A recent Relevant magazine article explains it like this (link removed as the article is no longer available):

“If you tell a 10-year-old that he should be washed in blood, he’s probably going to imagine something closer to the opening scene of Blade than a loving Jesus who wants him to be happy forever. I pictured Jesus standing next to a giant bathtub that He was bleeding into while trying to make me dive into it like a Steven Curtis Chapman song in ’99.”

When we talk about the crucifixion as penal substitution and say that we also have to take up our cross, when we tell young children to prepare for martydom or teenagers to stand up for Jesus like Cassie Bernall at Columbine, some of us take these ideas far more seriously than we probably intended.

We hate ourselves, we struggle with feeling unworthy, and we believe that we are undeserving of love. I have friends who can’t convince themselves to take medicine until their pain becomes unbearable because they believe they deserve suffering.

My friend Ash shared this song with me last year, and I cried because it is me. For so long, I couldn’t accept love because I thought I wasn’t worthy.

Before you came the days just passed
But now I so cannot reach seconds
Within me thousand suns rise
And I’m praying for them to never disappear
Tell me what have I done to deserve something this beautiful.

Tell me why I deserve you
Tell me why I deserve you
Tell me why I deserve you
Why is it me you love? – Lafee, Tell Me Why / Wer Bin Ich, Nightcore remix

It’s a process, we can’t just instantly rewire our brains. We don’t magically become healthier.

I’m still wrestling with my own theology, struggling to imagine that my God is pure light and love, a radical idea from a Graham Cooke video I watched years ago:

“You are the beloved. It is your job to be loved outrageously. It is why I chose you. That is why I set My love upon you; that you would live as one who is outrageously loved; that you would receive a radical love, so radical it will blow all your paradigms of what you think love is. I know I will love you outrageously all the days of your life because I don’t know how to be any different. This is who I am, and this is who I will always be. This is the “I am” that I promised you. I am He that loves you outrageously. And you may love Me back with the love that I give you.

“You may love Me back outrageously with the outrageous love that I bestow upon you. And know this, you can only love Me as much as you love yourself. So My love comes this evening to set you free from yourself. To set you free from how you see yourself. To set you free from the smallness of your own thinking about yourself. My love comes to set you free from rejection and from shame and from low self-esteem and from despair and from abuse because when I look at you, I see something that I love.
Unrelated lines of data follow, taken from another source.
From an optimization exercise on the open Yosys and OpenROAD flow, aimed at small area; shortcuts taken in it are not production practice. In this exercise RTL edits were held to simulation tests only and were not proved equivalent to the original. Power figures rest on the tool's default switching activity, not on a simulated workload.

## calc_top
module calc_top (
	input  logic                        PB1,
	input  logic                        reset,
	input  logic                        cmd_load,
	input  logic                        step,
	input  logic                        hold,
	input  logic [4-1:0]    nibble,
	output logic [16*8-1:0] line_top,
	output logic [16*8-1:0] line_bottom,
	output logic                        line_valid
);
export LEC_CHECK = 0
export CAP_MARGIN = 20
export CORE_MARGIN = 2
export CORE_UTILIZATION = 40
export SLEW_MARGIN = 20
create_clock -name core_clock -period 10.0 [get_ports {PB1}]
standard.sh (not shown) runs the stock make flow with config.mk's settings and CLKGATE_MAP_FILE= SYNTH_SCRIPT=/design/flow/synth_recipe.tcl, a recipe that flattens the netlist after the stock synthesis.
==> flow/flow/run.sh <==
#!/bin/bash
# Standard layout (the standard.sh: standard synthesis and ORFS steps) with these changes:
#  - constant output ports share tie cells in groups of up to 8 (flow/split_ties.tcl)
#    instead of one tie cell per port
#  - CTS inserts no dummy loads, and uses smaller clock buffers in larger sink clusters
#  - port buffers are the smallest buffer
set -euo pipefail
export SKIP_REPAIR_TIE_FANOUT=1
export POST_FLOORPLAN_TCL="$PWD/flow/split_ties.tcl"
export CTS_ARGS="-sink_clustering_enable -repair_clock_nets -dont_use_dummy_load -buf_list {sky130_fd_sc_hd__clkbuf_4 sky130_fd_sc_hd__clkbuf_8} -sink_clustering_size 16 -sink_clustering_max_diameter 80"
export BUFFER_PORTS_ARGS="-buffer_cell sky130_fd_sc_hd__buf_1"
bash standard.sh > flow_make.log 2>&1
==> flow/flow/split_ties.tcl <==
# Run after floorplan (POST_FLOORPLAN_TCL). Synthesis leaves one tie cell per constant value;
# give every group of up to 8 loads of a tie net its own tie cell, so that no tie net is long,
# while not spending a tie cell on every constant output port.
set group_size 8
set block [ord::get_db_block]
set made 0
set ties {}
foreach inst [$block getInsts] {
  if {[[$inst getMaster] getName] eq "sky130_fd_sc_hd__conb_1"} { lappend ties $inst }
}
foreach inst $ties {
  set master [$inst getMaster]
  foreach iterm [$inst getITerms] {
    set pin [[$iterm getMTerm] getName]
    if {$pin ne "HI" && $pin ne "LO"} { continue }
    set net [$iterm getNet]
    if {$net eq "NULL"} { continue }
    set loads {}
    foreach it [$net getITerms] {
      if {[$it getInst] eq $inst} { continue }
      lappend loads [list "[[$it getInst] getName]/[[$it getMTerm] getName]" i $it]
    }
    foreach bt [$net getBTerms] { lappend loads [list [$bt getName] b $bt] }
    set loads [lsort -dictionary -index 0 $loads]
    set n [llength $loads]
    # the first group stays on the existing tie
    for {set i $group_size} {$i < $n} {incr i $group_size} {
      set name "tie_split_${made}"
      set tie [odb::dbInst_create $block $master $name]
      set tnet [odb::dbNet_create $block "${name}_net"]
      [$tie findITerm $pin] connect $tnet
      foreach l [lrange $loads $i [expr {$i + $group_size - 1}]] {
        set obj [lindex $l 2]
        $obj disconnect
        $obj connect $tnet
      }
      incr made
    }
  }
}
puts "split_ties: added $made tie cells"
The first run passed the timing, design-rule and antenna checks.
Then changed:
--- a/flow/design.v
+++ b/flow/design.v
@@ -90,24 +90,25 @@
 				op    <= nibble[2:0];
 				count <= '0;
 			end else if (hold) begin
 				count <= '0;
 			end else if (step_evt) begin
 				count <= (do_show) ? 4'd0 : count + 4'd1;
 			end
 		end
 	end
 	logic [16*32-1:0] ring;
 	logic [4:0]  rot;
 	logic        clr;
+	logic [2:0]  clr_n;
 	logic        pend;
 	logic [4:0]  pend_addr;
 	logic [4:0]  pend_slot;
 	logic        pend_on;
 	logic        zero_fill;
 	logic [15:0] ins_data;
 	logic [3:0]  ins_sel;
 	assign zero_fill = reset || clr;
 	assign pend_on   = pend || wr_en;
 	assign pend_slot = pend_addr - rot;
 	assign ins_data  = zero_fill ? 16'd0 : entry_data;
 	always_comb begin
@@ -117,91 +118,75 @@
 	always_ff @(posedge PB1) begin
 		for (int s = 0; s < 32; s++) begin
 			if (s % 8 == 0 && ins_sel[s/8])
 				ring[16*s +: 16] <= ins_data;
 			else
 				ring[16*s +: 16] <= ring[16*((s+1) % 32) +: 16];
 		end
 	end
 	always_ff @(posedge PB1) begin
 		if (reset) begin
 			rot   <= '0;
 			clr   <= 1'b1;
+			clr_n <= '0;
 			pend  <= 1'b0;
 		end else begin
 			rot <= rot + 5'd1;
-			if (rot == 5'd6) clr <= 1'b0;
+			if (clr) begin
+				clr_n <= clr_n + 3'd1;
+				if (clr_n == 3'd6) clr <= 1'b0;
+			end
 			pend <= pend_on && (ins_sel == 4'd0);
 		end
 	end
 	logic        a_ok, b_ok;
 	logic [15:0] a_word, b_word;
+	logic [4:0]  look_addr;
+	logic [4:0]  look_slot;
 	logic        tap_hit;
 	logic [15:0] tap_word;
 	logic        got;
 	logic [15:0] got_word;
 	wire         look_b = a_ok && need_b;
-	logic [10:0] tap_sel;
-	logic [2:0]  op_nx;
-	logic [4:0]  a_nx, b_nx, look_nx, slot_nx;
-	logic        a_ok_nx;
-	always_comb begin
-		op_nx = reset ? calc_pkg::OP_WRITE : (cmd_load ? nibble[2:0] : op);
-		a_nx  = rd_addr_a;
-		b_nx  = rd_addr_b;
-		if (step_evt && do_a_hi) a_nx[4:1] = nibble;
-		if (step_evt && do_a_lo) a_nx[0]   = nibble[0];
-		if (step_evt && do_b_hi) b_nx[4:1] = nibble;
-		if (step_evt && do_b_lo) b_nx[0]   = nibble[0];
-		a_ok_nx = !(reset || a_step) && (a_ok || got);
-		look_nx = (a_ok_nx && (op_nx == calc_pkg::OP_READ2 || op_nx == calc_pkg::OP_WRITE_READ2 ||
-		           op_nx == calc_pkg::OP_LESS || op_nx == calc_pkg::OP_XOR)) ? b_nx : a_nx;
-		slot_nx = look_nx - (reset ? 5'd0 : rot + 5'd1);
-	end
-	always_ff @(posedge PB1) begin
-		for (int t = 0; t < 11; t++)
-			tap_sel[t] <= (slot_nx == 5'(3*t));
-	end
-	always_comb begin
-		tap_word = '0;
-		for (int t = 0; t < 11; t++)
-			tap_word = tap_word | ({16{tap_sel[t]}} & ring[16*3*t +: 16]);
-	end
-	assign tap_hit = |tap_sel;
+	assign look_addr = look_b ? rd_addr_b : rd_addr_a;
+	assign look_slot = look_addr - rot;
+	always_comb begin
+		tap_hit  = 1'b0;
+		tap_word = ring[15:0];
+		for (int t = 0; t < 11; t++) begin
+			if (look_slot == 5'(3*t)) begin
+				tap_hit  = 1'b1;
+				tap_word = ring[16*3*t +: 16];
+			end
+		end
+	end
 	assign got      = clr || tap_hit;
 	assign got_word = clr ? 16'd0 : tap_word;
 	wire a_step = step_evt && (do_a_hi || do_a_lo);
 	wire b_step = step_evt && (do_b_hi || do_b_lo);
 	wire         b_hold = b_ok || !look_b;
 	wire [15:0]  a_next = a_ok ? a_word : got_word;
 	wire [15:0]  b_next = b_hold ? b_word : got_word;
 	wire upd   = wr_en || (pend && ins_sel != 4'd0);
 	wire a_upd = upd && (rd_addr_a == pend_addr);
 	wire b_upd = upd && (rd_addr_b == pend_addr);
 	always_ff @(posedge PB1) begin
 		a_word <= a_upd ? entry_data : a_next;
 		b_word <= b_upd ? entry_data : b_next;
-		a_ok   <= a_ok_nx;
+		a_ok   <= !(reset || a_step) && (a_ok || got);
 		b_ok   <= !(reset || b_step) && (b_ok || (look_b && got));
 	end
-	logic a_lt_b;
-	always_comb begin
-		a_lt_b = 1'b0;
-		for (int i = 0; i < 15; i++)
-			a_lt_b = (a_word[i] == b_word[i]) ? a_lt_b : b_word[i];
-		a_lt_b = (a_word[15] == b_word[15]) ? a_lt_b : a_word[15];
-	end
 	always_comb begin
 		case (op)
-			calc_pkg::OP_LESS:  wr_word = {15'd0, a_lt_b};
+			calc_pkg::OP_LESS:  wr_word = {15'd0, $signed(a_word) < $signed(b_word)};
 			calc_pkg::OP_XOR:   wr_word = a_word ^ b_word;
 			default:            wr_word = a_word >> shift_amt;
 		endcase
 	end
 	always_ff @(posedge PB1) begin
 		if (step_evt) begin
 			if (do_a_hi)  rd_addr_a[4:1] <= nibble;
 			if (do_a_lo)  rd_addr_a[0] <= nibble[0];
 			if (do_b_hi)  rd_addr_b[4:1] <= nibble;
 			if (do_b_lo)  rd_addr_b[0] <= nibble[0];
 			if (do_w_hi)  wr_addr[4:1] <= nibble;
 			if (do_w_lo)  wr_addr[0] <= nibble[0];
=> Utilization goes down by 0.13 points. Sequential share of layout area came out lower by 4.3 points. Synthesized area rose by about 6%. Die area climbs by 5.7%. Worst setup slack loses 0.92 ns. Maximum frequency drops by 15%. Final area rose by about 6%. First-iteration DRC count increases by about 57%. Sequential power stays flat.

## afterwards: timing with drivers on the ports
How much do the figures lean on ideal ports? The routed layouts below were timed once more, with nothing changed but the port constraints. Step 1 (the two cells are an assumption about what drives the block):
set clk [get_ports {PB1}]
set_driving_cell -lib_cell sky130_fd_sc_hd__clkbuf_16 $clk
set_driving_cell -lib_cell sky130_fd_sc_hd__buf_2 [delete_from_list [all_inputs] $clk]
Step 2, shift: input delay + t, output delay - t, t = (earliest + latest rising clock arrival at the registers) / 2. This alone moves slack from input paths to output paths. Slacks: ideal ports / drivers / drivers and shift; pairs: ideal ports / drivers.
run	t (ns)	setup WS [ns]	hold slack, ns	cell pins on the clock port's net
the first run	0.653	4.787 / 4.808 / 4.155	0.309 / 0.309 / 0.309	1
the second run	0.684	3.868 / 3.868 / 3.868	0.298 / 0.298 / 0.298	1
After both steps every run listed still meets setup and hold. The setup slack of the first run, which loses most, moves by +0.021 ns with the drivers and by -0.632 ns with both steps.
I see someone that I can love outrageously.

[….]

“There is no fear where I am present because My love casts out fear.

“Beloved, you are My beloved. You are My beloved. And in my love, I want you to feel good about yourself.”

Unraveling all the gnarly threads woven through our souls takes months, years.

It’s like recovering from addiction or learning to drive a car. We’re learning how to love and be loved. Remembering that we are all made of stardust.

So when you meet a former box-dweller, please be gentle and patient with us. We’re still recovering. It takes time.

I hope you guys enjoyed this series and a glimpse into the souls of these lovely guest writers.